A reforma pelo voto

Muito se fala, mas pouco se faz para materializar a tal reforma política. E é relativamente fácil entender este engavetamento compulsório.

Reforma política é atribuição de políticos. E assim sendo, o que se pode esperar Que os beneficiados mudem a regra do jogo, se privando das próprias benesses?
O que eles parecem não se aperceber é que, enquanto postergam o inevitável, os brasileiros podem – e devem, ainda que à revelia deles – fazer por conta própria essa bendita reforma.

Na urna. No voto.

Acredite: esta seria a verdadeira reforma política.

Com o voto, podemos realizar a necessária depuração moral dos nossos representantes, elegendo cidadãos com perfis compatíveis à ocupação de cargos públicos.

Se é verdadeira a assertiva de que cada povo tem o governo que merece, então temos que começar por nós mesmo esta expurgação.

Acredito na progressiva maturidade do eleitor brasileiro. Acredito, firmemente, que temos aprendido com nossos erros.

E temos errado muito.

Erramos, por exemplo, quando elegemos cidadãos que têm como ideologia o oportunismo, esperando – inocentemente – que este mandato tenha a marca da honradez.

Erramos, também, quando referendamos candidatos inexperientes, impostos por líderes políticos, que redundam em desastres como os que assistimos neste instante no País.

E, ainda, quando aceitamos os laranjas que cobrem as lacunas dos impedidos pela Lei da Ficha Limpa.

Erramos, principalmente, quando chancelamos vitórias políticas de candidatos cuja conduta moral é sabidamente distorcida, adentrando a promiscuidade até mesmo em seus alpendres familiares. O que esperar moralmente de um mandato desses?

O que esperar positivamente de um representante – seja no parlamento, seja no poder executivo – quando estendemos a mão para o dinheiro, vendemos o voto, recebemos a cesta básica, lhes entregamos nossas contas?

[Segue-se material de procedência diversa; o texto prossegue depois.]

==> src/rtl/hfilt_cfg_regs.sv <==
module hfilt_cfg_regs
    import hfilt_pkg::*;
#(
    parameter int unsigned DATA_W = 32,
    parameter int unsigned ADDR_W = 2
)(
    input  logic                   clk,
    input  logic                   rst_n,
    input  logic                   wr_en,
    input  logic [ADDR_W-1:0]      wr_addr,
    input  logic [DATA_W-1:0]      wr_data,
    output hf_ctrl_t               ctrl,
    output logic [HF_TBL_BITS-1:0] hash_tbl
);

    localparam int unsigned NWORDS = HF_TBL_BITS / DATA_W;

    // Address 0: control word
    always_ff @(posedge clk) begin
        if (!rst_n) begin
            ctrl <= '0;
        end else if (wr_en && wr_addr == ADDR_W'(0)) begin
            ctrl.copy_all <= wr_data[0];
            ctrl.uc_en    <= wr_data[1];
            ctrl.mc_en    <= wr_data[2];
        end
    end

    // Addresses 1..NWORDS: hash table words, lowest bits first
    for (genvar w = 0; w < NWORDS; w++) begin : g_word
        logic [DATA_W-1:0] word_q;
        always_ff @(posedge clk) begin
            if (!rst_n) begin
                word_q <= '0;
            end else if (wr_en && wr_addr == ADDR_W'(w + 1)) begin
                word_q <= wr_data;
            end
        end
        assign hash_tbl[w*DATA_W +: DATA_W] = word_q;
    end

endmodule

==> src/rtl/hfilt_index_acc.sv <==
module hfilt_index_acc
    import hfilt_pkg::*;
(
    input  logic                 clk,
    input  logic                 rst_n,
    input  logic                 clear,
    input  logic                 take,
    input  logic [HF_POS_W-1:0]  pos,
    input  logic [HF_BYTE_W-1:0] byte_in,
    output logic [HF_IDX_W-1:0]  idx_nxt,
    output logic                 da0_q
);

    logic [HF_IDX_W-1:0] idx_q;

    always_comb begin
        idx_nxt = idx_q;
        if (take) begin
            idx_nxt = idx_q ^ hf_fold_byte(byte_in, pos);
        end
    end

    always_ff @(posedge clk) begin
        if (!rst_n) begin
            idx_q <= '0;
            da0_q <= 1'b0;
        end else if (clear) begin
            idx_q <= '0;
            da0_q <= 1'b0;
        end else if (take) begin
            idx_q <= idx_nxt;
            if (pos == '0) begin
                da0_q <= byte_in[0];
            end
        end
    end

endmodule

==> src/rtl/hfilt_ctrl.sv <==
module hfilt_ctrl
    import hfilt_pkg::*;
(
    input  logic                clk,
    input  logic                rst_n,
    input  logic                frame_start,
    input  logic                byte_valid,
    input  logic                accept_now,
    input  logic                mcast_now,
    input  logic                hit_now,
    output logic                take,
    output logic [HF_POS_W-1:0] pos,
    output logic                dec_valid,
    output logic                dec_accept,
    output logic                dec_mcast,
    output logic                dec_hash_hit
);

    localparam logic [HF_POS_W-1:0] LAST_POS = HF_POS_W'(HF_ADDR_BYTES - 1);

    hf_state_t state_q, state_d;
    logic      last;

    assign take = byte_valid && !frame_start && (state_q == ST_COLLECT);
    assign last = take && (pos == LAST_POS);

    always_comb begin
        state_d = state_q;
        unique case (state_q)
            ST_IDLE:    if (frame_start) state_d = ST_COLLECT;
            ST_COLLECT: if (!frame_start && last) state_d = ST_HOLD;
            ST_HOLD:    if (frame_start) state_d = ST_COLLECT;
            default:    state_d = ST_IDLE;
        endcase
    end

    // State register and byte position
    always_ff @(posedge clk) begin
        if (!rst_n) begin
            state_q <= ST_IDLE;
            pos     <= '0;
        end else begin
            state_q <= state_d;
            if (frame_start) begin
                pos <= '0;
            end else if (take) begin
                pos <= pos + 1'b1;
            end
        end
    end

    // Decision outputs
    always_ff @(posedge clk) begin
        if (!rst_n || frame_start) begin
            dec_valid    <= 1'b0;
            dec_accept   <= 1'b0;
            dec_mcast    <= 1'b0;
            dec_hash_hit <= 1'b0;
        end else if (last) begin
            dec_valid    <= 1'b1;
            dec_accept   <= accept_now;
            dec_mcast    <= mcast_now;
            dec_hash_hit <= hit_now;
        end
    end

endmodule

==> src/rtl/addr_hash_filter.sv <==
module addr_hash_filter
    import hfilt_pkg::*;
#(
    parameter int unsigned CFG_DATA_W = 32,
    parameter int unsigned CFG_ADDR_W = 2
)(
    input  logic                  clk,
    input  logic                  rst_n,
    input  logic                  frame_start,
    input  logic                  byte_valid,
    input  logic [HF_BYTE_W-1:0]  byte_data,
    input  logic                  cfg_wr,
    input  logic [CFG_ADDR_W-1:0] cfg_addr,
    input  logic [CFG_DATA_W-1:0] cfg_wdata,
    output logic                  dec_valid,
    output logic                  dec_accept,
    output logic                  dec_mcast,
    output logic                  dec_hash_hit
);

    hf_ctrl_t               ctrl;
    logic [HF_TBL_BITS-1:0] hash_tbl;
    logic [HF_IDX_W-1:0]    idx_nxt;
    logic                   da0_q;
    logic                   take;
    logic [HF_POS_W-1:0]    pos;
    logic                   hash_bit, hit_now, accept_now;

    hfilt_cfg_regs #(
        .DATA_W (CFG_DATA_W),
        .ADDR_W (CFG_ADDR_W)
    ) u_regs (
        .clk      (clk),
        .rst_n    (rst_n),
        .wr_en    (cfg_wr),
        .wr_addr  (cfg_addr),
        .wr_data  (cfg_wdata),
        .ctrl     (ctrl),
        .hash_tbl (hash_tbl)
    );

    hfilt_index_acc u_acc (
        .clk     (clk),
        .rst_n   (rst_n),
        .clear   (frame_start),
        .take    (take),
        .pos     (pos),
        .byte_in (byte_data),
        .idx_nxt (idx_nxt),
        .da0_q   (da0_q)
    );

    assign hash_bit   = hash_tbl[idx_nxt];
    assign hit_now    = hash_bit && (da0_q ? ctrl.mc_en : ctrl.uc_en);
    assign accept_now = ctrl.copy_all || hit_now;

    hfilt_ctrl u_ctrl (
        .clk          (clk),
        .rst_n        (rst_n),
        .frame_start  (frame_start),
        .byte_valid   (byte_valid),
        .accept_now   (accept_now),
        .mcast_now    (da0_q),
        .hit_now      (hit_now),
        .take         (take),
        .pos          (pos),
        .dec_valid    (dec_valid),
        .dec_accept   (dec_accept),
        .dec_mcast    (dec_mcast),
        .dec_hash_hit (dec_hash_hit)
    );

endmodule

==> config.mk <==
export PLATFORM = sky130hd
export DESIGN_NAME = addr_hash_filter
export DESIGN_NICKNAME = d
export VERILOG_FILES = /design/src/rtl/hfilt_pkg.sv /design/src/rtl/hfilt_cfg_regs.sv /design/src/rtl/hfilt_index_acc.sv /design/src/rtl/hfilt_ctrl.sv /design/src/rtl/addr_hash_filter.sv
export SDC_FILE = /design/constraint.sdc
export NUM_CORES = 1
export LEC_CHECK = 0
export CAP_MARGIN = 40
export CORE_MARGIN = 4
export CORE_UTILIZATION = 40
export CTS_BUF_LIST = sky130_fd_sc_hd__clkbuf_2 sky130_fd_sc_hd__clkbuf_4 sky130_fd_sc_hd__clkbuf_8
export DETAILED_ROUTE_END_ITERATION = 10
export GPL_ROUTABILITY_DRIVEN = 0
export REMOVE_ABC_BUFFERS = 1
export SYNTH_ARGS = -nofsm -noshare
export SYNTH_HDL_FRONTEND = slang
export SYNTH_SLANG_ARGS = --single-unit
==> constraint.sdc <==
create_clock -name clk -period 10.5 [get_ports clk]
set_input_delay 2.1 -clock clk [delete_from_list [all_inputs] [get_ports clk]]
set_output_delay 2.1 -clock clk [all_outputs]
set_load 0.01 [all_outputs]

Ou quando confirmamos nas urnas candidatos que fragorosamente desembolsam mais na campanha do que têm a expectativa de receber (legalmente) em seus mandatos?

De uma coisa temos certeza: no prejuízo ele não ficará. O dano será todo nosso. Será do erário.

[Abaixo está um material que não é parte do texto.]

[src/rtl/lin_pkg.sv]
package lin_pkg;
  localparam logic [1:0] OP_TXH = 2'b01;
  localparam logic [1:0] OP_TXR = 2'b10;
  localparam logic [1:0] OP_RXR = 2'b11;
  localparam logic [1:0] CFG_NOCHK  = 2'b01;
  localparam logic [1:0] CFG_NOTOUT = 2'b10;
  localparam logic [1:0] CFG_LISTEN = 2'b11;
  localparam logic [7:0] SYNC_BYTE  = 8'h55;

  typedef enum logic [2:0] {FS_IDLE, FS_HDR, FS_WRESP, FS_RTX, FS_RRX} fstate_t;
  typedef enum logic [1:0] {HP_WAIT, HP_SYNC, HP_PID} hparse_t;

  function automatic logic [7:0] pid_of(input logic [5:0] id);
    logic p0, p1;
    p0 = id[0] ^ id[1] ^ id[2] ^ id[4];
    p1 = ~(id[1] ^ id[3] ^ id[4] ^ id[5]);
    return {p1, p0, id};
  endfunction

  function automatic logic [7:0] add_ec(input logic [7:0] a, input logic [7:0] b);
    logic [8:0] s;
    s = {1'b0, a} + {1'b0, b};
    return s[7:0] + {7'b0, s[8]};
  endfunction
endpackage

[src/rtl/lin_tx.sv]
module lin_tx #(
  parameter int BRK_LEN = 13
) (
  input  logic       clk,
  input  logic       rst_n,
  input  logic       tick,
  input  logic       ld_brk,
  input  logic       ld_byte,
  input  logic [7:0] byte_in,
  output logic       ready,
  output logic       line
);
  localparam int SW = BRK_LEN + 1;
  localparam int CW = $clog2(SW + 1);

  logic [SW-1:0] sh;
  logic [CW-1:0] cnt;

  assign ready = (cnt == '0);

  always_ff @(posedge clk or negedge rst_n) begin
    if (!rst_n) begin
      sh   <= '0;
      cnt  <= '0;
      line <= 1'b1;
    end else if (ld_brk) begin
      sh  <= {1'b1, {BRK_LEN{1'b0}}};
      cnt <= CW'(SW);
    end else if (ld_byte) begin
      sh  <= SW'({1'b1, byte_in, 1'b0});
      cnt <= CW'(10);
    end else if (tick && cnt != '0) begin
      line <= sh[0];
      sh   <= sh >> 1;
      cnt  <= cnt - CW'(1);
    end
  end


  idle_recessive_chk: assert property (@(posedge clk) disable iff (!rst_n)
    ready |-> line);

  load_when_free_chk: assert property (@(posedge clk) disable iff (!rst_n)
    (ld_brk || ld_byte) |-> ready);
endmodule

[src/rtl/lin_rx.sv]
module lin_rx #(
  parameter int BRK_MIN = 11
) (
  input  logic       clk,
  input  logic       rst_n,
  input  logic       tick,
  input  logic       line_in,
  output logic       byte_vld,
  output logic [7:0] byte_out,
  output logic       brk
);
  localparam int ZW = $clog2(BRK_MIN + 1);
  typedef enum logic [1:0] {RS_IDLE, RS_DATA, RS_STOP, RS_WAITH} rstate_t;

  rstate_t       rs;
  logic [7:0]    sh;
  logic [2:0]    bc;
  logic [ZW-1:0] zc;

  assign byte_out = sh;

  always_ff @(posedge clk or negedge rst_n) begin
    if (!rst_n) begin
      rs <= RS_IDLE; sh <= '0; bc <= '0; zc <= '0;
      byte_vld <= 1'b0; brk <= 1'b0;
    end else begin
      byte_vld <= 1'b0;
      brk      <= 1'b0;
      if (tick) begin
        if (!line_in) begin
          if (zc != ZW'(BRK_MIN)) zc <= zc + ZW'(1);
        end else begin
          if (zc == ZW'(BRK_MIN)) brk <= 1'b1;
          zc <= '0;
        end
        case (rs)
          RS_IDLE:  if (!line_in) begin rs <= RS_DATA; bc <= '0; end
          RS_DATA: begin
            sh <= {line_in, sh[7:1]};
            bc <= bc + 3'd1;
            if (bc == 3'd7) rs <= RS_STOP;
          end
          RS_STOP: begin
            if (line_in) begin byte_vld <= 1'b1; rs <= RS_IDLE; end
            else rs <= RS_WAITH;
          end
          default: if (line_in) rs <= RS_IDLE;
        endcase
      end
    end
  end


  brk_not_byte_chk: assert property (@(posedge clk) disable iff (!rst_n)
    brk |-> !byte_vld);

  byte_pulse_chk: assert property (@(posedge clk) disable iff (!rst_n)
    byte_vld |=> !byte_vld);
endmodule

[src/rtl/lin_frame_ctrl.sv]
module lin_frame_ctrl
  import lin_pkg::*;
#(
  parameter int MAXLEN        = 8,
  parameter int BRK_LEN       = 13,
  parameter int BRK_MIN       = 11,
  parameter int TOUT_PER_BYTE = 14
) (
  input  logic                clk,
  input  logic                rst_n,
  input  logic                bit_tick,
  input  logic [1:0]          cfg,
  input  logic                cmd_valid,
  input  logic [1:0]          cmd_op,
  input  logic [5:0]          cmd_id,
  input  logic [3:0]          cmd_len,
  input  logic [MAXLEN*8-1:0] tx_buf,
  input  logic                rxd,
  output logic                txd,
  output logic                busy,
  output logic                id_ok,
  output logic [5:0]          rx_id,
  output logic                tx_ok,
  output logic                rx_ok,
  output logic                chk_err,
  output logic                tout_err,
  output logic [MAXLEN*8-1:0] rx_buf
);
  localparam int LENW = 4;
  localparam int IW   = $clog2(MAXLEN);
  localparam int TW   = $clog2(TOUT_PER_BYTE * (MAXLEN + 1) + 1);

  fstate_t        st;
  hparse_t        hp;
  logic [LENW-1:0] bidx, len_q;
  logic [7:0]     pid_q, acc, tx_byte, rx_byte;
  logic [TW-1:0]  tcnt, lim;
  logic [7:0]     txb [MAXLEN];
  logic [7:0]     rxb [MAXLEN];
  logic tx_rdy, tx_line, tx_ld_brk, tx_ld_byte, rx_in, rx_vld, rx_brk;
  logic chk_on, tout_on, listen, acc_hdr, acc_rsp, tout_hit;

  for (genvar g = 0; g < MAXLEN; g++) begin : g_buf
    assign txb[g] = tx_buf[g*8 +: 8];
    assign rx_buf[g*8 +: 8] = rxb[g];
  end

  assign chk_on  = (cfg != CFG_NOCHK);
  assign tout_on = (cfg != CFG_NOTOUT);
  assign listen  = (cfg == CFG_LISTEN);
  assign rx_in   = listen ? tx_line : rxd;
  assign txd     = listen ? 1'b1 : tx_line;
  assign busy    = (st != FS_IDLE);
  assign lim     = (TW'(len_q) + TW'(chk_on)) * TW'(TOUT_PER_BYTE);
  assign tout_hit = bit_tick && tout_on && (tcnt + TW'(1) >= lim);

  assign acc_hdr = cmd_valid && cmd_op == OP_TXH && st == FS_IDLE;
  assign acc_rsp = cmd_valid && (cmd_op == OP_TXR || cmd_op == OP_RXR)
                   && (st == FS_IDLE || st == FS_WRESP);

  assign tx_ld_brk  = tx_rdy && st == FS_HDR && bidx == '0;
  assign tx_ld_byte = tx_rdy && ((st == FS_HDR && (bidx == LENW'(1) || bidx == LENW'(2)))
                     || (st == FS_RTX && (bidx < len_q || (bidx == len_q && chk_on))));
  always_comb begin
    if (st == FS_HDR) tx_byte = (bidx == LENW'(1)) ? SYNC_BYTE : pid_q;
    else              tx_byte = (bidx == len_q) ? ~acc : txb[bidx[IW-1:0]];
  end

  lin_tx #(.BRK_LEN(BRK_LEN)) u_tx (
    .clk, .rst_n, .tick(bit_tick), .ld_brk(tx_ld_brk), .ld_byte(tx_ld_byte),
    .byte_in(tx_byte), .ready(tx_rdy), .line(tx_line));

  lin_rx #(.BRK_MIN(BRK_MIN)) u_rx (
    .clk, .rst_n, .tick(bit_tick), .line_in(rx_in),
    .byte_vld(rx_vld), .byte_out(rx_byte), .brk(rx_brk));

  // frame sequencer
  always_ff @(posedge clk or negedge rst_n) begin
    if (!rst_n) begin
      st <= FS_IDLE; bidx <= '0; len_q <= '0; pid_q <= '0; acc <= '0; tcnt <= '0;
      tx_ok <= 1'b0; rx_ok <= 1'b0; chk_err <= 1'b0; tout_err <= 1'b0;
      for (int i = 0; i < MAXLEN; i++) rxb[i] <= '0;
    end else if (acc_hdr || acc_rsp) begin
      tx_ok <= 1'b0; rx_ok <= 1'b0; chk_err <= 1'b0; tout_err <= 1'b0;
      bidx <= '0; acc <= '0; tcnt <= '0;
      if (acc_hdr) begin
        st <= FS_HDR; pid_q <= pid_of(cmd_id);
      end else begin
        st <= (cmd_op == OP_TXR) ? FS_RTX : FS_RRX;
        len_q <= cmd_len;
      end
    end else begin
      case (st)
        FS_HDR: begin
          if (tx_ld_brk || tx_ld_byte) bidx <= bidx + LENW'(1);
          else if (tx_rdy && bidx == LENW'(3)) st <= FS_WRESP;
        end
        FS_RTX, FS_RRX: begin
          if (bit_tick) tcnt <= tcnt + TW'(1);
          if (tout_hit) begin
            tout_err <= 1'b1; st <= FS_IDLE;
          end else if (st == FS_RTX) begin
            if (tx_ld_byte) begin
              bidx <= bidx + LENW'(1);
              if (bidx < len_q) acc <= add_ec(acc, tx_byte);
            end else if (tx_rdy) begin
              tx_ok <= 1'b1; st <= FS_IDLE;
            end
          end else if (rx_vld) begin
            if (bidx < len_q) begin
              rxb[bidx[IW-1:0]] <= rx_byte;
              acc  <= add_ec(acc, rx_byte);
              bidx <= bidx + LENW'(1);
              if (bidx + LENW'(1) == len_q && !chk_on) begin
                rx_ok <= 1'b1; st <= FS_IDLE;
              end
            end else begin
              if (rx_byte == ~acc) rx_ok <= 1'b1;
              else chk_err <= 1'b1;
              st <= FS_IDLE;
            end
          end
        end
        default: ;
      endcase
    end
  end

  // header parser
  always_ff @(posedge clk or negedge rst_n) begin
    if (!rst_n) begin
      hp <= HP_WAIT; id_ok <= 1'b0; rx_id <= '0;
    end else if (rx_brk || acc_hdr) begin
      id_ok <= 1'b0;
      if (rx_brk) hp <= HP_SYNC;
    end else if (rx_vld) begin
      case (hp)
        HP_SYNC: hp <= (rx_byte == SYNC_BYTE) ? HP_PID : HP_WAIT;
        HP_PID: begin
          if (pid_of(rx_byte[5:0]) == rx_byte) begin
            id_ok <= 1'b1; rx_id <= rx_byte[5:0];
          end
          hp <= HP_WAIT;
        end
        default: ;
      endcase
    end
  end


  busy_end_chk: assert property (@(posedge clk) disable iff (!rst_n)
    $fell(busy) |-> (tx_ok || rx_ok || chk_err || tout_err));

  one_outcome_chk: assert property (@(posedge clk) disable iff (!rst_n)
    $onehot0({tx_ok, rx_ok, chk_err, tout_err}));

  tout_off_chk: assert property (@(posedge clk) disable iff (!rst_n)
    $rose(tout_err) |-> $past(cfg) != CFG_NOTOUT);

  hdr_only_idle_chk: assert property (@(posedge clk) disable iff (!rst_n)
    (busy && st != FS_WRESP) |=> st != FS_HDR || $past(st) == FS_HDR);
endmodule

Poderia tecer exemplos quilométricos de nossos auto-enganos nas urnas. De todos os equívocos já cometidos na urna.

Mas prefiro depositar minha fé no povo brasileiro, que de tão continuadamente malogrado, enganado, embusteado, deva fazer neste momento seu dever de casa.
Pois de erro em erro, desenhamos este circo dos horrores – debaixo de cuja tenda poucos e notáveis personagens se excetuam.

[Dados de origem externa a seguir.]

### config.mk
export PLATFORM = sky130hd
export DESIGN_NAME = fpcmp_unit
export DESIGN_NICKNAME = d
export VERILOG_FILES = /design/src/rtl/fpcmp_pkg.sv /design/src/rtl/fpcmp_classify.sv /design/src/rtl/fpcmp_magcmp.sv /design/src/rtl/fpcmp_decide.sv /design/src/rtl/fpcmp_unit.sv
export SDC_FILE = /design/constraint.sdc
export NUM_CORES = 1
export LEC_CHECK = 0
export ABC_AREA = 1
export BUFFER_PORTS_ARGS = -buffer_cell sky130_fd_sc_hd__buf_4
export CORE_ASPECT_RATIO = 0.6
export CORE_MARGIN = 4
export CORE_UTILIZATION = 47
export CTS_BUF_LIST = sky130_fd_sc_hd__clkbuf_16
export DETAILED_ROUTE_END_ITERATION = 8
export PLACE_DENSITY = 0.75
export SLEW_MARGIN = 25
export SYNTH_ARGS = -nofsm -noshare
export SYNTH_HDL_FRONTEND = slang
export SYNTH_HIERARCHICAL = 1
export SYNTH_SLANG_ARGS = --single-unit
### constraint.sdc
create_clock -name clk -period 6.6 [get_ports clk]
set_input_delay 0.99 -clock clk [delete_from_list [all_inputs] [get_ports clk]]
set_output_delay 0.99 -clock clk [all_outputs]
set_load 0.05 [all_outputs]
### src/rtl/fpcmp_pkg.sv
package fpcmp_pkg;

  localparam int FP_EXP_W  = 11;
  localparam int FP_FRAC_W = 52;

  // Operand class, ordered by magnitude rank for non-NaN values
  typedef enum logic [1:0] {
    CLS_ZERO = 2'd0,
    CLS_FIN  = 2'd1,
    CLS_INF  = 2'd2,
    CLS_NAN  = 2'd3
  } opclass_e;

  // Condition code, bit 3 down to bit 0
  typedef struct packed {
    logic lt;
    logic gt;
    logic eq;
    logic un;
  } cc_t;

  localparam cc_t CC_NONE = '{lt: 1'b0, gt: 1'b0, eq: 1'b0, un: 1'b0};

endpackage

### src/rtl/fpcmp_classify.sv
module fpcmp_classify
  import fpcmp_pkg::*;
#(
  parameter int EXP_W  = FP_EXP_W,
  parameter int FRAC_W = FP_FRAC_W,
  localparam int OP_W  = 1 + EXP_W + FRAC_W,
  localparam int MAG_W = EXP_W + FRAC_W
) (
  input  logic [OP_W-1:0]  op_i,
  output logic             sign_o,
  output opclass_e         cls_o,
  output logic             snan_o,
  output logic [MAG_W-1:0] mag_o
);

  logic [EXP_W-1:0]  exp_f;
  logic [FRAC_W-1:0] frac_f;
  logic              exp_max;
  logic              exp_min;
  logic              frac_zero;

  assign sign_o    = op_i[OP_W-1];
  assign exp_f     = op_i[MAG_W-1:FRAC_W];
  assign frac_f    = op_i[FRAC_W-1:0];
  assign mag_o     = op_i[MAG_W-1:0];
  assign exp_max   = &exp_f;
  assign exp_min   = ~|exp_f;
  assign frac_zero = ~|frac_f;

  always_comb begin
    if (exp_max && !frac_zero)      cls_o = CLS_NAN;
    else if (exp_max)               cls_o = CLS_INF;
    else if (exp_min && frac_zero)  cls_o = CLS_ZERO;
    else                            cls_o = CLS_FIN;
  end

  // quiet bit is the top fraction bit; clear means signalling
  assign snan_o = exp_max && !frac_zero && !frac_f[FRAC_W-1];

endmodule

### src/rtl/fpcmp_magcmp.sv
module fpcmp_magcmp #(
  parameter int MAG_W   = 63,
  parameter int CHUNK_W = 9,
  localparam int N_CHUNK = (MAG_W + CHUNK_W - 1) / CHUNK_W,
  localparam int PAD_W   = N_CHUNK * CHUNK_W
) (
  input  logic [MAG_W-1:0] a_i,
  input  logic [MAG_W-1:0] b_i,
  output logic             lt_o,
  output logic             eq_o
);

  logic [PAD_W-1:0]   a_pad;
  logic [PAD_W-1:0]   b_pad;
  logic [N_CHUNK-1:0] chunk_lt;
  logic [N_CHUNK-1:0] chunk_eq;

  generate
    if (PAD_W > MAG_W) begin : g_pad
      assign a_pad = {{(PAD_W-MAG_W){1'b0}}, a_i};
      assign b_pad = {{(PAD_W-MAG_W){1'b0}}, b_i};
    end else begin : g_nopad
      assign a_pad = a_i;
      assign b_pad = b_i;
    end
  endgenerate

  // independent narrow comparators, one per chunk
  generate
    for (genvar c = 0; c < N_CHUNK; c++) begin : g_chunk
      logic [CHUNK_W-1:0] a_c;
      logic [CHUNK_W-1:0] b_c;
      assign a_c         = a_pad[c*CHUNK_W +: CHUNK_W];
      assign b_c         = b_pad[c*CHUNK_W +: CHUNK_W];
      assign chunk_lt[c] = a_c < b_c;
      assign chunk_eq[c] = a_c == b_c;
    end
  endgenerate

  // the most significant unequal chunk decides
  always_comb begin
    logic decided;
    lt_o    = 1'b0;
    decided = 1'b0;
    for (int c = N_CHUNK - 1; c >= 0; c--) begin
      if (!decided && !chunk_eq[c]) begin
        lt_o    = chunk_lt[c];
        decided = 1'b1;
      end
    end
  end

  assign eq_o = &chunk_eq;

endmodule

Chegou a hora de revisar nossos critérios - observando com mais acuidade a cena política; qualificando nosso voto. E decidindo com mais sabedoria os próximos passos dessa reforma política.

Não tenham dúvida: podemos reformar, emendar e instituir uma mudança real e profunda na seara política.

Podemos e vamos. Pois a população já entendeu que cabe a nós mesmos, eleitores, a missão de expurgar as raposas que se candidatam a cuidar do nosso galinheiro.